Spencer William Gore was the son of the Hon. Charles Alexander Gore, grandson of the second Earl of Arran, and Lady Augusta Lavinia Priscilla (née Ponsonby), a daughter of the fourth Earl of Bessborough. His mother's first marriage was to William Petty-FitzMaurice, Earl of Kerry, who died in 1836. His father was the Commissioner of Woods and Forests. His two brothers were the theologian Charles Gore, the first Bishop of Birmingham, and Sir Francis Charles Gore, Solicitor to the Board of Inland Revenue.

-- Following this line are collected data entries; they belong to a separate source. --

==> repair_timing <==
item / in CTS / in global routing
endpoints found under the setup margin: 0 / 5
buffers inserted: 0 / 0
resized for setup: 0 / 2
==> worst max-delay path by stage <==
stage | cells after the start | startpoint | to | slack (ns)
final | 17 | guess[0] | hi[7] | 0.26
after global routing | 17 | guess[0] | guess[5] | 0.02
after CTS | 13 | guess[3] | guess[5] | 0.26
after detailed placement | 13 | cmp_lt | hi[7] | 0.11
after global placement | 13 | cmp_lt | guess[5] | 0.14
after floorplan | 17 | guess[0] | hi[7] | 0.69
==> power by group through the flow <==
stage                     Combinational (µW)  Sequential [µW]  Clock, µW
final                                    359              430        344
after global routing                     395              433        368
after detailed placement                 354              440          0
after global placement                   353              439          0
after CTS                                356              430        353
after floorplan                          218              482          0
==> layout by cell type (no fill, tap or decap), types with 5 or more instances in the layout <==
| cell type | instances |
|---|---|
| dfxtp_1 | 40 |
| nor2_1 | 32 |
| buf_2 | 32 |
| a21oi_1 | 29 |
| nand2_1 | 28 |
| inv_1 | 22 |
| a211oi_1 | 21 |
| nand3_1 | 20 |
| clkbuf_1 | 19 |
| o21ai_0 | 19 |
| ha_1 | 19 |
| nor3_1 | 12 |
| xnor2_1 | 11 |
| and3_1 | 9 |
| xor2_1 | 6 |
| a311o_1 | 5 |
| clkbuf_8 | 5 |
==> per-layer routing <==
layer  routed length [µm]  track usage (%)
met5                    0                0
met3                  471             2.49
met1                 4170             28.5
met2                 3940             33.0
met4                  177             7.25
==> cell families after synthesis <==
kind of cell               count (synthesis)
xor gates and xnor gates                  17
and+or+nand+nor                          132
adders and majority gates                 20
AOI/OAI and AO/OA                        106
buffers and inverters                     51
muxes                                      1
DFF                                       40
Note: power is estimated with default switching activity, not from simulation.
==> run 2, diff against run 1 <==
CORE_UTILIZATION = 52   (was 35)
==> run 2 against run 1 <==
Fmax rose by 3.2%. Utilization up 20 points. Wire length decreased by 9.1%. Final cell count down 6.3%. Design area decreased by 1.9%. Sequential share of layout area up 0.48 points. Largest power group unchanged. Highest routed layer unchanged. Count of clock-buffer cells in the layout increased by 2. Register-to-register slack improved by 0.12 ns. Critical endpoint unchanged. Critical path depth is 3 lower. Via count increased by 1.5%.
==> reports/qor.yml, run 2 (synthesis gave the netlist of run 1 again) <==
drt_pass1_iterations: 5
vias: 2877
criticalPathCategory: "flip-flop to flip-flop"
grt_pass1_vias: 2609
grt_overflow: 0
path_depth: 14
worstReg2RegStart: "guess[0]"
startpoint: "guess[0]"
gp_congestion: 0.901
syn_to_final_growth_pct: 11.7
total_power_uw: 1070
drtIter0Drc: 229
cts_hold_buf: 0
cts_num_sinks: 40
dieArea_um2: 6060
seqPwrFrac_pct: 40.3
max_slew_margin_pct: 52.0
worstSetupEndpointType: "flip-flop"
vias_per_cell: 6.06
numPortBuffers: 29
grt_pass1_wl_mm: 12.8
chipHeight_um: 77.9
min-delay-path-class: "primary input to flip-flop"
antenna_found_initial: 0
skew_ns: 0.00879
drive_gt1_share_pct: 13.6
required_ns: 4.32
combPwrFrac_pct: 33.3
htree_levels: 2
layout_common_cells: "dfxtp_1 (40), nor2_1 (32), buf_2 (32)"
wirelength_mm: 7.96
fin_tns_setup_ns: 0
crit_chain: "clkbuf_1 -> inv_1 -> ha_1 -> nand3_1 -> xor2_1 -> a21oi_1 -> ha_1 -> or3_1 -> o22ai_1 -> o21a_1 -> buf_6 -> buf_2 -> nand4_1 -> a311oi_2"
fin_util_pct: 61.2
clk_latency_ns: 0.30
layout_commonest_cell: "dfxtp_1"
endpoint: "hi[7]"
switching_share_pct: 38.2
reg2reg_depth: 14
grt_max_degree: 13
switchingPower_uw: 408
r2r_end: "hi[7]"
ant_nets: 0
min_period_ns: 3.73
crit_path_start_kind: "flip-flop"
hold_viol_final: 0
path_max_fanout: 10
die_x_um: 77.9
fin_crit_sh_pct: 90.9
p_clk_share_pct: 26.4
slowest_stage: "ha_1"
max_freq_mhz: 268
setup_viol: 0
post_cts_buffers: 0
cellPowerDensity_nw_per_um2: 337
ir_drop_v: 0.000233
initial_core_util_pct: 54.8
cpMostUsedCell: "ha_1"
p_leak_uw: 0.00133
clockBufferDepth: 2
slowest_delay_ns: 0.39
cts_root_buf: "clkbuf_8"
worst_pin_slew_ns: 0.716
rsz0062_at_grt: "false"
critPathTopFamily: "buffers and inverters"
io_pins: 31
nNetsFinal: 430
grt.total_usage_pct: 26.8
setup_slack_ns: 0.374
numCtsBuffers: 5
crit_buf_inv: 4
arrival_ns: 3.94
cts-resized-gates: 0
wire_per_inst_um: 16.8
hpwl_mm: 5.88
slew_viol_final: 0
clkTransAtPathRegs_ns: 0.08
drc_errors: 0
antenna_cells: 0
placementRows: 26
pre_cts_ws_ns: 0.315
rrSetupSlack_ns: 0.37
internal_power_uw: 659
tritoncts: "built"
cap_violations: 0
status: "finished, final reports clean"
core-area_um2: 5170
===== src/rtl/random_bit_generator_if.sv =====
// random_bit_generator_if: burst request and bit-stream signals between the controller and the PRBS source.
//   Start           - one-cycle burst request (master -> slave)
//   ModulationOrder - bits per symbol minus one (master -> slave)
//   RandomBitValid  - qualifies RandomBit (slave -> master)
//   RandomBit       - pseudo-random output bit (slave -> master)
`timescale 1ns/1ps
interface random_bit_generator_if;
    logic       Start;
    logic [2:0] ModulationOrder;
    logic       RandomBitValid;
    logic       RandomBit;
    modport master (output Start, ModulationOrder, input RandomBitValid, RandomBit);
    modport slave (input Start, ModulationOrder, output RandomBitValid, RandomBit);
endinterface


===== src/rtl/random_bit_generator.sv =====
// random_bit_generator: PRBS-15 burst source feeding the QAM mapper.
//   Clk  - system clock, rising edge
//   SRst - asynchronous active-low reset
//   bus  - slave side: Start/ModulationOrder in, RandomBitValid/RandomBit out
`timescale 1ns/1ps
module random_bit_generator #(
    parameter int          SYMBOL_COUNT = 8,
    parameter logic [14:0] SEED         = 15'h7FFF
) (
    input logic                  Clk,
    input logic                  SRst,
    random_bit_generator_if.slave bus
);
    localparam int CW = $clog2(SYMBOL_COUNT * 8 + 1);
    typedef enum logic {IDLE, RUN} state_t;
    state_t        state_q, state_d;
    logic [14:0]   lfsr_q, lfsr_d;
    logic [CW-1:0] cnt_q, cnt_d;
    logic [CW-1:0] total_q, total_d;
    logic          valid_q, valid_d;
    logic          bit_q, bit_d;
    always_comb begin
        state_d = state_q;
        lfsr_d  = lfsr_q;
        cnt_d   = cnt_q;
        total_d = total_q;
        valid_d = 1'b0;
        bit_d   = 1'b0;
        if (state_q == IDLE) begin
            if (bus.Start) begin
                total_d = CW'(SYMBOL_COUNT) * (CW'(bus.ModulationOrder) + CW'(1));
                cnt_d   = '0;
                state_d = RUN;
            end
        end else begin
            // Outputs are registered, so the bit produced here is visible one edge later.
            valid_d = 1'b1;
            bit_d   = lfsr_q[14];
            lfsr_d  = {lfsr_q[13:0], lfsr_q[14] ^ lfsr_q[13]};
            cnt_d   = cnt_q + CW'(1);
            if (cnt_d == total_q) state_d = IDLE;
        end
    end
    always_ff @(posedge Clk or negedge SRst) begin
        if (!SRst) begin
            state_q <= IDLE;
            lfsr_q  <= SEED;
            cnt_q   <= '0;
            total_q <= '0;
            valid_q <= 1'b0;
            bit_q   <= 1'b0;
        end else begin
            state_q <= state_d;
            lfsr_q  <= lfsr_d;
            cnt_q   <= cnt_d;
            total_q <= total_d;
            valid_q <= valid_d;
            bit_q   <= bit_d;
        end
    end
    assign bus.RandomBitValid = valid_q;
    assign bus.RandomBit      = bit_q;
endmodule
--- config.mk ---
export PLATFORM = sky130hd
export DESIGN_NAME = baud_gen_prog
export DESIGN_NICKNAME = d
export VERILOG_FILES = /design/src/rtl/baud_gen_prog.sv
export SDC_FILE = /design/constraint.sdc
export NUM_CORES = 1
export LEC_CHECK = 0
export BUFFER_PORTS_ARGS = -buffer_cell sky130_fd_sc_hd__buf_2
export CAP_MARGIN = 5
export CELL_PAD_IN_SITES_DETAIL_PLACEMENT = 1
export CELL_PAD_IN_SITES_GLOBAL_PLACEMENT = 1
export CORE_ASPECT_RATIO = 0.8
export CORE_MARGIN = 8
export CORE_UTILIZATION = 33
export CTS_BUF_LIST = sky130_fd_sc_hd__clkbuf_4
export CTS_CLUSTER_SIZE = 10
export DETAILED_ROUTE_END_ITERATION = 7
export MAX_ROUTING_LAYER = met4
export PLACE_DENSITY_LB_ADDON = 0.1
export SKIP_CTS_REPAIR_TIMING = 1
export SLEW_MARGIN = 30
export SYNTH_ARGS = -nofsm -noshare
export SYNTH_HDL_FRONTEND = slang
export SYNTH_SLANG_ARGS = --single-unit
export TNS_END_PERCENT = 100
--- constraint.sdc ---
create_clock -name clock_in -period 6.7 [get_ports clock_in]
set_input_delay 1.34 -clock clock_in [delete_from_list [all_inputs] [get_ports clock_in]]
set_output_delay 1.34 -clock clock_in [all_outputs]
set_load 0.02 [all_outputs]
--- src/rtl/baud_gen_prog.sv ---
// Programmable UART baud generator: prescaler -> oversample counter, producing
// os_tick, baud_tick and a 50% baud_clk, with boundary-aligned divisor updates.
module baud_gen_prog #(
  parameter int DIV_W       = 16,
  parameter int OVERSAMPLE  = 16,
  parameter int DEFAULT_DIV = 27
) (
  input  logic             clock_in,
  input  logic             rst_n,
  input  logic             en,
  input  logic             sync_restart,
  input  logic             div_load,
  input  logic [DIV_W-1:0] div_value,
  output logic             os_tick,
  output logic             baud_tick,
  output logic             baud_clk,
  output logic             div_pending
);

  localparam int OS_W = $clog2(OVERSAMPLE);
  localparam logic [OS_W-1:0]  OS_LAST  = OS_W'(OVERSAMPLE - 1);
  localparam logic [OS_W-1:0]  OS_HALF  = OS_W'(OVERSAMPLE / 2);
  localparam logic [DIV_W-1:0] DIV_ONE  = DIV_W'(1);
  localparam logic [DIV_W-1:0] DIV_DEF  = DIV_W'(DEFAULT_DIV);

  logic [DIV_W-1:0] pre_cnt_q, pre_cnt_d;
  logic [OS_W-1:0]  os_cnt_q, os_cnt_d;
  logic [DIV_W-1:0] div_reg_q, div_reg_d;
  logic [DIV_W-1:0] pend_div_q, pend_div_d;
  logic             div_pending_q, div_pending_d;
  logic             os_tick_q, os_tick_d;
  logic             baud_tick_q, baud_tick_d;
  logic             baud_clk_q, baud_clk_d;

  logic pre_wrap;
  logic baud_wrap;
  logic apply_pend;

  assign pre_wrap  = en && (pre_cnt_q == (div_reg_q - DIV_ONE));
  assign baud_wrap = pre_wrap && (os_cnt_q == OS_LAST);
  // A load on the same edge wins: the older pending value is dropped unapplied.
  assign apply_pend = div_pending_q && !div_load && (sync_restart || !en || baud_wrap);

  always_comb begin
    pre_cnt_d     = pre_cnt_q;
    os_cnt_d      = os_cnt_q;
    div_reg_d     = div_reg_q;
    pend_div_d    = pend_div_q;
    div_pending_d = div_pending_q;
    os_tick_d     = 1'b0;
    baud_tick_d   = 1'b0;

    if (sync_restart) begin
      pre_cnt_d = '0;
      os_cnt_d  = '0;
    end else if (en) begin
      if (pre_wrap) begin
        pre_cnt_d = '0;
        os_tick_d = 1'b1;
        if (baud_wrap) begin
          os_cnt_d    = '0;
          baud_tick_d = 1'b1;
        end else begin
          os_cnt_d = os_cnt_q + OS_W'(1);
        end
      end else begin
        pre_cnt_d = pre_cnt_q + DIV_ONE;
      end
    end

    if (apply_pend) begin
      div_reg_d = pend_div_q;
      pre_cnt_d = '0;
    end

    if (div_load) begin
      pend_div_d    = (div_value == '0) ? DIV_ONE : div_value;
      div_pending_d = 1'b1;
    end else if (apply_pend) begin
      div_pending_d = 1'b0;
    end

    baud_clk_d = (os_cnt_d >= OS_HALF);
  end

  always_ff @(posedge clock_in or negedge rst_n) begin
    if (!rst_n) begin
      pre_cnt_q     <= '0;
      os_cnt_q      <= '0;
      div_reg_q     <= DIV_DEF;
      pend_div_q    <= '0;
      div_pending_q <= 1'b0;
      os_tick_q     <= 1'b0;
      baud_tick_q   <= 1'b0;
      baud_clk_q    <= 1'b0;
    end else begin
      pre_cnt_q     <= pre_cnt_d;
      os_cnt_q      <= os_cnt_d;
      div_reg_q     <= div_reg_d;
      pend_div_q    <= pend_div_d;
      div_pending_q <= div_pending_d;
      os_tick_q     <= os_tick_d;
      baud_tick_q   <= baud_tick_d;
      baud_clk_q    <= baud_clk_d;
    end
  end

  assign os_tick     = os_tick_q;
  assign baud_tick   = baud_tick_q;
  assign baud_clk    = baud_clk_q;
  assign div_pending = div_pending_q;

endmodule
<file path="config.mk">
export PLATFORM = sky130hd
export DESIGN_NAME = multicycle_ctrl
export DESIGN_NICKNAME = d
export VERILOG_FILES = /design/src/rtl/ctrl_pkg.sv /design/src/rtl/ctrl_decode.sv /design/src/rtl/multicycle_ctrl.sv
export SDC_FILE = /design/constraint.sdc
export NUM_CORES = 1
export LEC_CHECK = 0
export ABC_AREA = 1
export CAP_MARGIN = 30
export CORE_MARGIN = 10
export CORE_UTILIZATION = 33
export DETAILED_ROUTE_END_ITERATION = 10
export PLACE_DENSITY = 0.77
export REMOVE_ABC_BUFFERS = 1
export SETUP_SLACK_MARGIN = 0.15
export SLEW_MARGIN = 20
export SYNTH_ARGS = -nofsm -noshare
export SYNTH_HDL_FRONTEND = slang
export SYNTH_SLANG_ARGS = --single-unit
</file>
<file path="constraint.sdc">
create_clock -name CLK -period 1.25 [get_ports CLK]
set_input_delay 0.25 -clock CLK [delete_from_list [all_inputs] [get_ports CLK]]
set_output_delay 0.25 -clock CLK [all_outputs]
set_load 0.005 [all_outputs]
</file>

Spencer was born and raised within a mile of the All England Croquet Club at West Side House, Wimbledon Common, Surrey. He was educated at Harrow School, where he excelled at all games, especially football and cricket, and was the captain of the school cricket team in 1869.

==Sporting career==
Gore made his first-class cricket debut for Surrey against Middlesex in 1874 hitting 17 runs off the first four balls he received in his first match. He played again for Surrey against Middlesex in 1875 when Surrey won by 10 wickets and he did not have a chance to play a second innings. He played cricket mainly for I Zingari at club level, playing his last match for them in 1893. He played two first-class matches for I Zingari which were against Yorkshire in 1878 and 1879 and one match for Gentlemen of the South in 1879.

In 1877 the first Wimbledon lawn tennis championship was held at the All England Lawn Tennis and Croquet Club which had been renamed from the All England Croquet Club when tennis had been added there two years earlier. Gore won the Gentleman's Singles beating William Marshall 6–1, 6–2, 6–4 on 19 July 1877. He was the first player who ever used the technique of volleying, therefore he is considered the creator of the style of volley.

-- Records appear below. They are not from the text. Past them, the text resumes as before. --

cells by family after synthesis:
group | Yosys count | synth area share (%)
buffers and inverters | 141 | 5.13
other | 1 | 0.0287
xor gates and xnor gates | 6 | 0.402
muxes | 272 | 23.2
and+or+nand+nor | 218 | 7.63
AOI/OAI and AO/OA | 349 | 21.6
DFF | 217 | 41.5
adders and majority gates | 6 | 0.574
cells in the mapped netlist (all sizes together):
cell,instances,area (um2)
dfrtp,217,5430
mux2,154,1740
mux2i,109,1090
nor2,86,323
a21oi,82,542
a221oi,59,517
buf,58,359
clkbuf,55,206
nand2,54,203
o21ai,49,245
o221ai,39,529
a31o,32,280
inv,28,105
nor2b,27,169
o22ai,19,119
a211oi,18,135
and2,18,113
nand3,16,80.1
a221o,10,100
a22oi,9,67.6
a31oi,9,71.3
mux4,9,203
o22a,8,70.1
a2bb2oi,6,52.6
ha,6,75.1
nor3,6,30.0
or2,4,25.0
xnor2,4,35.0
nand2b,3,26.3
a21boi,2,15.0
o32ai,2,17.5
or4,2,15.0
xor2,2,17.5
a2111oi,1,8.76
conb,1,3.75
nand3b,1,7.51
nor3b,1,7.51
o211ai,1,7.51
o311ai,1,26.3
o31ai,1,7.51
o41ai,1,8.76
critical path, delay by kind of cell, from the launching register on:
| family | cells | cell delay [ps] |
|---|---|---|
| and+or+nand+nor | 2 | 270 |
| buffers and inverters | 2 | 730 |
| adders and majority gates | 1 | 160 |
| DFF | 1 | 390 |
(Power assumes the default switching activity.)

Gore was among the twenty-two men who paid a guinea to enter the inaugural 1877 championship (women did not have a competition until 1884). The 21 matches were spread over five days. The championship was suspended for the weekend so as not to clash with the annual Eton v Harrow cricket match at Lord's Cricket Ground. The scheduled final on Monday was postponed for four days because of rain.

Dropping only two sets in four rounds, the 27-year-old Gore reached the final after beating CG Heathcote in the semifinal. Against Marshall, he won in straight sets, 6–1, 6–2, 6–4, in forty eight minutes. Gore collected the first prize of 12 guineas and a silver cup presented by The Field, a sporting magazine.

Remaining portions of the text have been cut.